Una spedizione a bordo della nave di ricerca Roger Revelle è partita lo scorso 9 Settembre da Suva, nelle isole Fiji, e arriverà il 26 Settembre ad Apia, sulle Samoa, con lo scopo di monitorare l’area a nord-est del bacino Lau, una zona in cui le placche oceaniche si scontrano e si separano alle velocità più elevate del pianeta. Le indagini preliminari dei ricercatori, hanno rivelato che il bacino è la patria del vulcanismo sottomarino attivo e delle sorgenti termali. Già nel 2008, nel corso della prima esplorazione, si erano scoperti due siti in cui stavano avvenendo delle eruzioni sul fondo marino, scoperte utilizzando il rilevamento remoto tramite dei sensori e grazie ai campioni di acqua raccolta. Le osservazioni risultarono così interessanti che i ricercatori tornarono nel corso di 6 mesi, potendo utilizzare questa volta di un robot comandato a distanza. Nel corso del 2010 e del 2011 sono continuate le esplorazioni per effettuare il dragaggio del fondale marino e raccogliere le rocce, in combinazione con un sistema di telecamere da traino per immortalare le immagini dei fondali e realizzare mappe ad alta risoluzione dei vulcani e delle sorgenti termali. Questa zona è particolarmente interessante a causa della vasta gamma geologica e della profondità dei siti attivi. Nelle passate esplorazioni ci si è soffermati sugli archi vulcanici delle Marianne e sulla zona di subduzione nei pressi delle Kermadec, concentrandosi sull’arco magmatico, la linea di vulcani che comprende anche le isole.

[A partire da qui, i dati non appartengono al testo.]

### src/design/dma_seq_pkg.sv
// constants shared by the turbo-decoder dma sequencer and its word mover
// Behaviour
// - standalone channel: three to five linked transfers
// - shared channel: config, symbols, apriori, extrinsics
// - queue several channels, serve them in order
// - receive request on line 30 paces reads
// - transmit request on line 31 paces writes
// - transfer byte counts multiple of eight, except the 12-byte output params
// - config: 64 bytes to window base
// - memory buffers start double-word aligned
// - symbols: eight times ceil(frame/2) bytes
// - config transfer links to symbol transfer
// - symbols link to interleaver when flagged
// - otherwise symbols link to next channel config
// - no channel left: dummy transfer, never null; here no transfer is launched, only EV_DUMMY (tx) or EV_NULLRX (rx) is set
// - notify software after channel's last read
// - completion code 1..63, no chaining, no irq
// - incrementing addresses, zero dimension indices
// - decisions: eight times ceil(frame/64) bytes
// - interleaver: eight times ceil((frame+3)/4) bytes
// - output params: 12 bytes when flagged
package dma_seq_pkg;
    localparam int ADDR_W = 32;
    localparam int DATA_W = 32;
    localparam int FL_W   = 16;
    localparam int CNT_W  = 18;
    localparam int DEPTH  = 4;
    localparam int PTR_W  = 2;
    localparam int EVT_W  = 64;

    // dma event line numbers
    localparam int RX_EVENT_LINE = 30;
    localparam int TX_EVENT_LINE = 31;

    // device windows
    localparam logic [31:0] CFG_WIN     = 32'h5000_0000;
    localparam logic [31:0] SYM_WIN     = 32'h5001_0000;
    localparam logic [31:0] INTERLEAVER_LOAD_FLAG_WIN   = 32'h5005_0000;
    localparam logic [31:0] HD_WIN      = 32'h5006_0000;
    localparam logic [31:0] OUTP_WIN    = 32'h5000_0030;
    localparam logic [31:0] APRIORI_WIN = 32'h5002_0000;
    localparam logic [31:0] EXTR_WIN    = 32'h5003_0000;

    // transfer sizes in 32-bit words, and the byte address step per word
    localparam logic [17:0] CFG_WORDS  = 18'h00010;
    localparam logic [17:0] OUTP_WORDS = 18'h00003;
    localparam logic [31:0] WORD_STEP  = 32'h0000_0004;

    // own register map
    localparam logic [7:0] OFF_CTRL   = 8'h00;
    localparam logic [7:0] OFF_STATUS = 8'h04;
    localparam logic [7:0] OFF_EVENTS = 8'h08;
    localparam logic [7:0] OFF_FLAGS  = 8'h0c;
    localparam logic [7:0] OFF_CFGA   = 8'h10;
    localparam logic [7:0] OFF_SYMA   = 8'h14;
    localparam logic [7:0] OFF_TABA   = 8'h18;
    localparam logic [7:0] OFF_DECA   = 8'h1c;
    localparam logic [7:0] OFF_PARA   = 8'h20;

    // ctrl fields
    localparam int CTRL_START = 0;
    localparam int CTRL_PUSH  = 1;
    localparam int CC_LSB     = 8;
    localparam int CC_W       = 6;

    // channel flag fields
    localparam int FLG_INTERLEAVER_LOAD_FLAG = 16;
    localparam int FLG_OUTPUT_PARAMS_FLAG  = 17;
    localparam int FLG_SP    = 18;
    localparam int FLG_SKIP  = 19;

    // sticky event bits
    localparam int EV_DONE   = 0;
    localparam int EV_REFUSE = 1;
    localparam int EV_NULLRX = 2;
    localparam int EV_DUMMY  = 3;

    localparam logic [31:0] REG_RESET = 32'h0000_0000;
endpackage

### src/design/dma_seq.sv
// dma sequencer: queues decoder channels and answers the decoder's request events
`timescale 1ns/10ps
`default_nettype none
module dma_seq (
    input  wire logic        pclk,
    input  wire logic        presetn,
    input  wire logic [7:0]  paddr,
    input  wire logic        psel,
    input  wire logic        penable,
    input  wire logic        pwrite,
    input  wire logic [31:0] pwdata,
    output logic [31:0]      prdata,
    output logic             pready,
    output logic             pslverr,
    input  wire logic [63:0] dma_events,
    output logic             decode_start,
    output logic [31:0]      mem_addr,
    output logic [31:0]      mem_wdata,
    output logic             mem_rd,
    output logic             mem_wr,
    input  wire logic [31:0] mem_rdata,
    input  wire logic        mem_ack,
    output logic [31:0]      dev_addr,
    output logic [31:0]      dev_wdata,
    output logic             dev_rd,
    output logic             dev_wr,
    input  wire logic [31:0] dev_rdata,
    input  wire logic        dev_ack
);
    // apb and register state
    logic [31:0] flags_ff;
    logic [31:0] cfga_ff;
    logic [31:0] syma_ff;
    logic [31:0] taba_ff;
    logic [31:0] deca_ff;
    logic [31:0] para_ff;
    logic [5:0]  cc_ff;
    logic [5:0]  last_cc_ff;
    logic [3:0]  events_ff;
    logic [7:0]  done_cnt_ff;
    logic        wr_en;
    logic        push_req;
    logic        push_ok;
    logic [3:0]  ev_set;

    // channel table
    logic [31:0] cfg_mem_ff [0:3];
    logic [31:0] sym_mem_ff [0:3];
    logic [31:0] tab_mem_ff [0:3];
    logic [31:0] dec_mem_ff [0:3];
    logic [31:0] par_mem_ff [0:3];
    logic [19:0] flg_mem_ff [0:3];
    logic [2:0]  wr_ptr_ff;
    logic [2:0]  tx_ptr_ff;
    logic [2:0]  rx_ptr_ff;
    logic [1:0]  tx_step_ff;
    logic        rx_step_ff;
    logic [2:0]  queued;

    // request handling and transfer launch
    logic        tx_pend_ff;
    logic        rx_pend_ff;
    logic        busy_ff;
    logic        launch_ff;
    logic [31:0] l_src_ff;
    logic [31:0] l_dst_ff;
    logic [17:0] l_words_ff;
    logic        l_to_dev_ff;
    logic        l_last_ff;
    logic        mv_done;
    logic        tx_evt;
    logic        rx_evt;
    logic        serve_rx;
    logic        serve_tx;

    // per-step choices for the head entries
    logic [31:0] tx_src;
    logic [31:0] tx_dst;
    logic [17:0] tx_words;
    logic        tx_more;
    logic [31:0] rx_src;
    logic [31:0] rx_dst;
    logic [17:0] rx_words;
    logic        rx_more;
    logic [19:0] tx_flg;
    logic [19:0] rx_flg;
    logic [17:0] tx_fl;
    logic [17:0] rx_fl;

    // events come from decoder logic on pclk, so no synchroniser
    assign tx_evt = dma_events[dma_seq_pkg::TX_EVENT_LINE];
    assign rx_evt = dma_events[dma_seq_pkg::RX_EVENT_LINE];

    assign wr_en    = psel && penable && pready && pwrite;
    assign push_req = wr_en && paddr == dma_seq_pkg::OFF_CTRL && pwdata[dma_seq_pkg::CTRL_PUSH];
    assign queued   = wr_ptr_ff - rx_ptr_ff;
    // refuse misaligned buffers, a zero code or a full table
    assign push_ok  = push_req && queued != 3'(dma_seq_pkg::DEPTH)
                      && cfga_ff[2:0] == 3'h0 && syma_ff[2:0] == 3'h0
                      && taba_ff[2:0] == 3'h0 && deca_ff[2:0] == 3'h0
                      && para_ff[2:0] == 3'h0 && cc_ff != 6'h00;

    assign tx_flg = flg_mem_ff[tx_ptr_ff[1:0]];
    assign rx_flg = flg_mem_ff[rx_ptr_ff[1:0]];
    assign tx_fl  = {2'b00, tx_flg[15:0]};
    assign rx_fl  = {2'b00, rx_flg[15:0]};

    // transmit-paced link order of the head channel; all sizes even word counts
    always_comb begin
        tx_src   = cfg_mem_ff[tx_ptr_ff[1:0]];
        tx_dst   = dma_seq_pkg::CFG_WIN;
        tx_words = dma_seq_pkg::CFG_WORDS;
        tx_more  = 1'b1;
        case (tx_step_ff)
            2'd1: begin
                tx_src   = sym_mem_ff[tx_ptr_ff[1:0]];
                tx_dst   = dma_seq_pkg::SYM_WIN;
                tx_words = ((tx_fl + 18'h00001) >> 1) << 1;
                // shared mode always sends apriori unless told to skip it
                tx_more  = tx_flg[dma_seq_pkg::FLG_SP] ? !tx_flg[dma_seq_pkg::FLG_SKIP]
                                                       : tx_flg[dma_seq_pkg::FLG_INTERLEAVER_LOAD_FLAG];
            end
            2'd2: begin
                tx_src   = tab_mem_ff[tx_ptr_ff[1:0]];
                tx_dst   = tx_flg[dma_seq_pkg::FLG_SP] ? dma_seq_pkg::APRIORI_WIN : dma_seq_pkg::INTERLEAVER_LOAD_FLAG_WIN;
                tx_words = tx_flg[dma_seq_pkg::FLG_SP] ? ((tx_fl + 18'h00007) >> 3) << 1
                                                       : ((tx_fl + 18'h00006) >> 2) << 1;
                tx_more  = 1'b0;
            end
            default: begin
                tx_more = 1'b1;
            end
        endcase
    end

    // receive-paced link order of the oldest unfinished channel
    always_comb begin
        rx_dst = dec_mem_ff[rx_ptr_ff[1:0]];
        if (rx_flg[dma_seq_pkg::FLG_SP]) begin
            rx_src   = dma_seq_pkg::EXTR_WIN;
            rx_words = ((rx_fl + 18'h00007) >> 3) << 1;
            rx_more  = 1'b0;
        end else begin
            rx_src   = dma_seq_pkg::HD_WIN;
            rx_words = ((rx_fl + 18'h0003f) >> 6) << 1;
            rx_more  = rx_flg[dma_seq_pkg::FLG_OUTPUT_PARAMS_FLAG];
        end
        if (rx_step_ff) begin
            rx_src   = dma_seq_pkg::OUTP_WIN;
            rx_dst   = par_mem_ff[rx_ptr_ff[1:0]];
            rx_words = dma_seq_pkg::OUTP_WORDS;
            rx_more  = 1'b0;
        end
    end

    assign serve_rx = !busy_ff && !launch_ff && rx_pend_ff;
    assign serve_tx = !busy_ff && !launch_ff && !rx_pend_ff && tx_pend_ff;

    // apb slave: zero-wait answer, ready raised in the access phase
    always_ff @(posedge pclk or negedge presetn) begin
        if (!presetn) begin
            pready  <= 1'b0;
            pslverr <= 1'b0;
            prdata  <= dma_seq_pkg::REG_RESET;
        end else begin
            pready  <= psel && !penable;
            pslverr <= psel && !penable && paddr > dma_seq_pkg::OFF_PARA;
            if (psel && !penable && !pwrite) begin
                case (paddr)
                    dma_seq_pkg::OFF_CTRL:   prdata <= {18'h00000, cc_ff, 8'h00};
                    dma_seq_pkg::OFF_STATUS: prdata <= {done_cnt_ff, 2'b00, last_cc_ff, 5'h00, queued,
                                                        5'h00, rx_pend_ff, tx_pend_ff, busy_ff};
                    dma_seq_pkg::OFF_EVENTS: prdata <= {28'h0000000, events_ff};
                    dma_seq_pkg::OFF_FLAGS:  prdata <= flags_ff;
                    dma_seq_pkg::OFF_CFGA:   prdata <= cfga_ff;
                    dma_seq_pkg::OFF_SYMA:   prdata <= syma_ff;
                    dma_seq_pkg::OFF_TABA:   prdata <= taba_ff;
                    dma_seq_pkg::OFF_DECA:   prdata <= deca_ff;
                    dma_seq_pkg::OFF_PARA:   prdata <= para_ff;
                    default:                 prdata <= dma_seq_pkg::REG_RESET;
                endcase
            end
        end
    end

    // staging registers for the next channel, and the decode start pulse
    always_ff @(posedge pclk or negedge presetn) begin
        if (!presetn) begin
            flags_ff     <= dma_seq_pkg::REG_RESET;
            cfga_ff      <= dma_seq_pkg::REG_RESET;
            syma_ff      <= dma_seq_pkg::REG_RESET;
            taba_ff      <= dma_seq_pkg::REG_RESET;
            deca_ff      <= dma_seq_pkg::REG_RESET;
            para_ff      <= dma_seq_pkg::REG_RESET;
            cc_ff        <= 6'h00;
            decode_start <= 1'b0;
        end else begin
            decode_start <= wr_en && paddr == dma_seq_pkg::OFF_CTRL && pwdata[dma_seq_pkg::CTRL_START];
            if (wr_en) begin
                case (paddr)
                    dma_seq_pkg::OFF_CTRL:  cc_ff    <= pwdata[dma_seq_pkg::CC_LSB +: dma_seq_pkg::CC_W];
                    dma_seq_pkg::OFF_FLAGS: flags_ff <= {12'h000, pwdata[19:0]};
                    dma_seq_pkg::OFF_CFGA:  cfga_ff  <= pwdata;
                    dma_seq_pkg::OFF_SYMA:  syma_ff  <= pwdata;
                    dma_seq_pkg::OFF_TABA:  taba_ff  <= pwdata;
                    dma_seq_pkg::OFF_DECA:  deca_ff  <= pwdata;
                    dma_seq_pkg::OFF_PARA:  para_ff  <= pwdata;
                    default: ;
                endcase
            end
        end
    end

    // channel table: many channels may be queued before decoding starts
    always_ff @(posedge pclk or negedge presetn) begin
        if (!presetn) begin
            wr_ptr_ff <= 3'h0;
            for (int i = 0; i < dma_seq_pkg::DEPTH; i++) begin
                cfg_mem_ff[i] <= dma_seq_pkg::REG_RESET;
                sym_mem_ff[i] <= dma_seq_pkg::REG_RESET;
                tab_mem_ff[i] <= dma_seq_pkg::REG_RESET;
                dec_mem_ff[i] <= dma_seq_pkg::REG_RESET;
                par_mem_ff[i] <= dma_seq_pkg::REG_RESET;
                flg_mem_ff[i] <= 20'h00000;
            end
        end else if (push_ok) begin
            cfg_mem_ff[wr_ptr_ff[1:0]] <= cfga_ff;
            sym_mem_ff[wr_ptr_ff[1:0]] <= syma_ff;
            tab_mem_ff[wr_ptr_ff[1:0]] <= taba_ff;
            dec_mem_ff[wr_ptr_ff[1:0]] <= deca_ff;
            par_mem_ff[wr_ptr_ff[1:0]] <= para_ff;
            flg_mem_ff[wr_ptr_ff[1:0]] <= flags_ff[19:0];
            wr_ptr_ff <= wr_ptr_ff + 3'h1;
        end
    end

    // pending requests: a new event wins over the clear that serves the old one
    always_ff @(posedge pclk or negedge presetn) begin
        if (!presetn) begin
            tx_pend_ff <= 1'b0;
            rx_pend_ff <= 1'b0;
        end else begin
            tx_pend_ff <= tx_evt || (tx_pend_ff && !serve_tx);
            rx_pend_ff <= rx_evt || (rx_pend_ff && !serve_rx);
        end
    end

    // one linked transfer per request; reads take priority over writes
    always_ff @(posedge pclk or negedge presetn) begin
        if (!presetn) begin
            busy_ff     <= 1'b0;
            launch_ff   <= 1'b0;
            l_src_ff    <= dma_seq_pkg::REG_RESET;
            l_dst_ff    <= dma_seq_pkg::REG_RESET;
            l_words_ff  <= 18'h00000;
            l_to_dev_ff <= 1'b0;
            l_last_ff   <= 1'b0;
            tx_ptr_ff   <= 3'h0;
            rx_ptr_ff   <= 3'h0;
            tx_step_ff  <= 2'd0;
            rx_step_ff  <= 1'b0;
        end else begin
            launch_ff <= 1'b0;
            if (mv_done) begin
                busy_ff <= 1'b0;
                if (l_last_ff) begin
                    rx_ptr_ff <= rx_ptr_ff + 3'h1;
                end
            end
            if (serve_rx && rx_ptr_ff != tx_ptr_ff) begin
                busy_ff     <= 1'b1;
                launch_ff   <= 1'b1;
                l_src_ff    <= rx_src;
                l_dst_ff    <= rx_dst;
                l_words_ff  <= rx_words;
                l_to_dev_ff <= 1'b0;
                l_last_ff   <= !rx_more;
                rx_step_ff  <= rx_more;
            end else if (serve_tx && tx_ptr_ff != wr_ptr_ff) begin
                busy_ff     <= 1'b1;
                launch_ff   <= 1'b1;
                l_src_ff    <= tx_src;
                l_dst_ff    <= tx_dst;
                l_words_ff  <= tx_words;
                l_to_dev_ff <= 1'b1;
                l_last_ff   <= 1'b0;
                tx_step_ff  <= tx_more ? tx_step_ff + 2'd1 : 2'd0;
                if (!tx_more) begin
                    tx_ptr_ff <= tx_ptr_ff + 3'h1;
                end
            end
        end
    end

    // sticky software notifications, write one to clear; a new set wins
    assign ev_set[dma_seq_pkg::EV_DONE]   = mv_done && l_last_ff;
    assign ev_set[dma_seq_pkg::EV_REFUSE] = push_req && !push_ok;
    assign ev_set[dma_seq_pkg::EV_NULLRX] = serve_rx && rx_ptr_ff == tx_ptr_ff;
    assign ev_set[dma_seq_pkg::EV_DUMMY]  = serve_tx && tx_ptr_ff == wr_ptr_ff;

    always_ff @(posedge pclk or negedge presetn) begin
        if (!presetn) begin
            events_ff   <= 4'h0;
            done_cnt_ff <= 8'h00;
            last_cc_ff  <= 6'h00;
        end else begin
            if (wr_en && paddr == dma_seq_pkg::OFF_EVENTS) begin
                events_ff <= (events_ff & ~pwdata[3:0]) | ev_set;
            end else begin
                events_ff <= events_ff | ev_set;
            end
            if (ev_set[dma_seq_pkg::EV_DONE]) begin
                done_cnt_ff <= done_cnt_ff + 8'h01;
            end
            if (mv_done) begin
                last_cc_ff <= cc_ff;
            end
        end
    end

    word_mover u_mover (
        .pclk      (pclk),
        .presetn   (presetn),
        .start     (launch_ff),
        .src       (l_src_ff),
        .dst       (l_dst_ff),
        .words     (l_words_ff),
        .to_dev    (l_to_dev_ff),
        .done      (mv_done),
        .mem_addr  (mem_addr),
        .mem_wdata (mem_wdata),
        .mem_rd    (mem_rd),
        .mem_wr    (mem_wr),
        .mem_rdata (mem_rdata),
        .mem_ack   (mem_ack),
        .dev_addr  (dev_addr),
        .dev_wdata (dev_wdata),
        .dev_rd    (dev_rd),
        .dev_wr    (dev_wr),
        .dev_rdata (dev_rdata),
        .dev_ack   (dev_ack)
    );
endmodule
`default_nettype wire

### src/design/word_mover.sv
// word mover: copies a run of 32-bit words between memory and device
`timescale 1ns/10ps
`default_nettype none
module word_mover (
    input  wire logic        pclk,
    input  wire logic        presetn,
    input  wire logic        start,
    input  wire logic [31:0] src,
    input  wire logic [31:0] dst,
    input  wire logic [17:0] words,
    input  wire logic        to_dev,
    output logic             done,
    output logic [31:0]      mem_addr,
    output logic [31:0]      mem_wdata,
    output logic             mem_rd,
    output logic             mem_wr,
    input  wire logic [31:0] mem_rdata,
    input  wire logic        mem_ack,
    output logic [31:0]      dev_addr,
    output logic [31:0]      dev_wdata,
    output logic             dev_rd,
    output logic             dev_wr,
    input  wire logic [31:0] dev_rdata,
    input  wire logic        dev_ack
);
    typedef enum logic [1:0] {MV_IDLE, MV_READ, MV_WRITE} mv_state_t;

    mv_state_t   state_ff;
    logic [31:0] src_ff;
    logic [31:0] dst_ff;
    logic [17:0] left_ff;
    logic        to_dev_ff;
    logic        src_ack;
    logic        dst_ack;
    logic [31:0] src_data;

    assign src_ack  = to_dev_ff ? mem_ack : dev_ack;
    assign dst_ack  = to_dev_ff ? dev_ack : mem_ack;
    assign src_data = to_dev_ff ? mem_rdata : dev_rdata;

    // one word at a time: read source, then write destination, both incrementing
    always_ff @(posedge pclk or negedge presetn) begin
        if (!presetn) begin
            state_ff  <= MV_IDLE;
            src_ff    <= 32'h0000_0000;
            dst_ff    <= 32'h0000_0000;
            left_ff   <= 18'h00000;
            to_dev_ff <= 1'b0;
            done      <= 1'b0;
            mem_addr  <= 32'h0000_0000;
            mem_wdata <= 32'h0000_0000;
            mem_rd    <= 1'b0;
            mem_wr    <= 1'b0;
            dev_addr  <= 32'h0000_0000;
            dev_wdata <= 32'h0000_0000;
            dev_rd    <= 1'b0;
            dev_wr    <= 1'b0;
        end else begin
            done <= 1'b0;
            case (state_ff)
                MV_IDLE: begin
                    if (start && words == 18'h00000) begin
                        done <= 1'b1;
                    end else if (start) begin
                        src_ff    <= src;
                        dst_ff    <= dst;
                        left_ff   <= words;
                        to_dev_ff <= to_dev;
                        state_ff  <= MV_READ;
                        if (to_dev) begin
                            mem_addr <= src;
                            mem_rd   <= 1'b1;
                        end else begin
                            dev_addr <= src;
                            dev_rd   <= 1'b1;
                        end
                    end
                end
                MV_READ: begin
                    if (src_ack) begin
                        mem_rd   <= 1'b0;
                        dev_rd   <= 1'b0;
                        state_ff <= MV_WRITE;
                        if (to_dev_ff) begin
                            dev_addr  <= dst_ff;
                            dev_wdata <= src_data;
                            dev_wr    <= 1'b1;
                        end else begin
                            mem_addr  <= dst_ff;
                            mem_wdata <= src_data;
                            mem_wr    <= 1'b1;
                        end
                    end
                end
                MV_WRITE: begin
                    if (dst_ack) begin
                        mem_wr  <= 1'b0;
                        dev_wr  <= 1'b0;
                        left_ff <= left_ff - 18'h00001;
                        src_ff  <= src_ff + dma_seq_pkg::WORD_STEP;
                        dst_ff  <= dst_ff + dma_seq_pkg::WORD_STEP;
                        if (left_ff == 18'h00001) begin
                            done     <= 1'b1;
                            state_ff <= MV_IDLE;
                        end else begin
                            state_ff <= MV_READ;
                            if (to_dev_ff) begin
                                mem_addr <= src_ff + dma_seq_pkg::WORD_STEP;
                                mem_rd   <= 1'b1;
                            end else begin
                                dev_addr <= src_ff + dma_seq_pkg::WORD_STEP;
                                dev_rd   <= 1'b1;
                            end
                        end
                    end
                end
                default: state_ff <= MV_IDLE;
            endcase
        end
    end
endmodule
`default_nettype wire
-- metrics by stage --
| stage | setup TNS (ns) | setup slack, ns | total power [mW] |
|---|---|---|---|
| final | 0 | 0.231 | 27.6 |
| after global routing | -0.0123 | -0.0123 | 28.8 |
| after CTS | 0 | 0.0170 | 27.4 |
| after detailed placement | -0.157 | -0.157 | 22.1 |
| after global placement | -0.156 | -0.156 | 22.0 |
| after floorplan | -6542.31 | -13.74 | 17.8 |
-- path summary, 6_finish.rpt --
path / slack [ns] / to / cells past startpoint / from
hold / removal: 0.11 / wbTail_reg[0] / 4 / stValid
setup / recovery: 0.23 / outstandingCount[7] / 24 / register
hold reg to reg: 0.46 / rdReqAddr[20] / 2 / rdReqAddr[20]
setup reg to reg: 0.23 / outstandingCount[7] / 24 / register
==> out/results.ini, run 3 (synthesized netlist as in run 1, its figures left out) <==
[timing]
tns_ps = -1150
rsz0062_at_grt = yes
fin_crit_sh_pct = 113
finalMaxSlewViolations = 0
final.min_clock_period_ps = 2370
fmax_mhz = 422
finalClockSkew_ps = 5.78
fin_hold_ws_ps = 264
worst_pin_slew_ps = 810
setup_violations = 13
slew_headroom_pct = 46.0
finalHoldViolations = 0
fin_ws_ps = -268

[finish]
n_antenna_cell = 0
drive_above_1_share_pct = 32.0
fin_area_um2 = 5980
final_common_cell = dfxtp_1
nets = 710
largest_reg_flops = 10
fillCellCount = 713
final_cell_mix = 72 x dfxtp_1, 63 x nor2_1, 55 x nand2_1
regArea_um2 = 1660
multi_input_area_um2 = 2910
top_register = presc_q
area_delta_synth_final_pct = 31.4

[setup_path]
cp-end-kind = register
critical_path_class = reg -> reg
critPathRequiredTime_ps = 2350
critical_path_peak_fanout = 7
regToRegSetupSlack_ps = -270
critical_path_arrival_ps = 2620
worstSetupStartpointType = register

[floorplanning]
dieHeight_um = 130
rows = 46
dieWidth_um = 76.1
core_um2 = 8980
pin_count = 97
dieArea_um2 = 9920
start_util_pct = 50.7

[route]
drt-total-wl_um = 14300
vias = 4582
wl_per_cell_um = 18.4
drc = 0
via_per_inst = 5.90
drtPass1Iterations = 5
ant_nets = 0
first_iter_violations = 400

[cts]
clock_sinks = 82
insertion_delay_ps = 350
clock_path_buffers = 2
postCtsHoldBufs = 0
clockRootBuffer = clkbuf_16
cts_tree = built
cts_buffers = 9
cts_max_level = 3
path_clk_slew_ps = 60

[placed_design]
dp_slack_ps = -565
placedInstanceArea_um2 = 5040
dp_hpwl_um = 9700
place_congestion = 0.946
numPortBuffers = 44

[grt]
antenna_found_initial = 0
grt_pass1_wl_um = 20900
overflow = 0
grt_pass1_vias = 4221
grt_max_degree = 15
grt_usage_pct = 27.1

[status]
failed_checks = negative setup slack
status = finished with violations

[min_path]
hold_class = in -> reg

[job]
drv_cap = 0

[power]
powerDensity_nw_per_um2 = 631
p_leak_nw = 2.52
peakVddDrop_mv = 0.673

Quando una placca oceanica scorre sotto un’altra (fenomeno della subduzione), si surriscalda, allontanando il calore dall’acqua che migra verso l’alto, permettendo il mescolamento con le rocce del mantello sopra di essa e fondendo le rocce. Il magma si raccoglie nelle camere magmatiche superficiali che, in seguito, alimentano le eruzioni e nel tempo costruiscono vulcani. Questi vulcani si formano lungo la linea di subduzione, in modo da formare archi o catene lineari, come si vede nell’arco delle Marianne a nord di Guam e nei vulcani Cascade del Pacifico nord-occidentale. Oltre l’arco si arriva in un’area chiamata retroarco. Qui le placche tettoniche risultano allargate a causa di sollecitazioni associate con l’interazione tra la subduzione e le placche principali. Questo processo ha costituito la ben definita NELSC, dove vi fu un’eruzione avvenuta nel 2008. Questa zona può essere particolarmente “calda”, perché si trova al termine della zona di subduzione, dove si piega a ovest, e nella quale sembra esserci una “rottura” nella placca del Pacifico. La parte settentrionale della placca continua ad ovest, mentre quella meridionale è subdotta. Questa crociera è l’ultima di una serie di spedizioni atte ad esplorare i vulcani sottomarini del Pacifico occidentale. Sarà la prima esplorazione a vasta scala di questa porzione di territorio che utilizzerà un veicolo robotizzato. Il team interdisciplinare di 27 scienziati e tecnici provenienti da Stati Uniti, Nuova Zelanda e Australia, lavorerà a stretto contatto con un team dell’Università di Brema (Repubblica federale di Germania).
Quest 4000, come è stato denominato il robot, esplorerà e raccoglierà campioni di bocche vulcaniche e di sorgenti termali. L’obiettivo primario sarà quello di esplorare e caratterizzare gli ecosistemi unici del bacino attraverso esami geologici, chimici, e macro e micro-biologici. Si raccoglieranno inoltre campioni di fauna e di microbi, delle rocce vulcaniche, di fluidi caldi e di gas, oltre a minerali formatisi presso le “prese d’aria”. Queste osservazioni aumenteranno la nostra comprensione di questo contesto dinamico e potranno fornire potenziali e interessanti scoperte scientifiche. La spedizione rivedrà anche il sito della più profonda eruzione sottomarina attiva scoperta nel 2009, quando un idrofono ne registrò i suoni. Durante l’immersione, saranno trasmesse immagini video dal fondo marino in modo che la comunità globale potrà condividere queste esplorazioni emozionanti in tempo reale, da uno dei più grandi e nascosti paesaggi del nostro pianeta.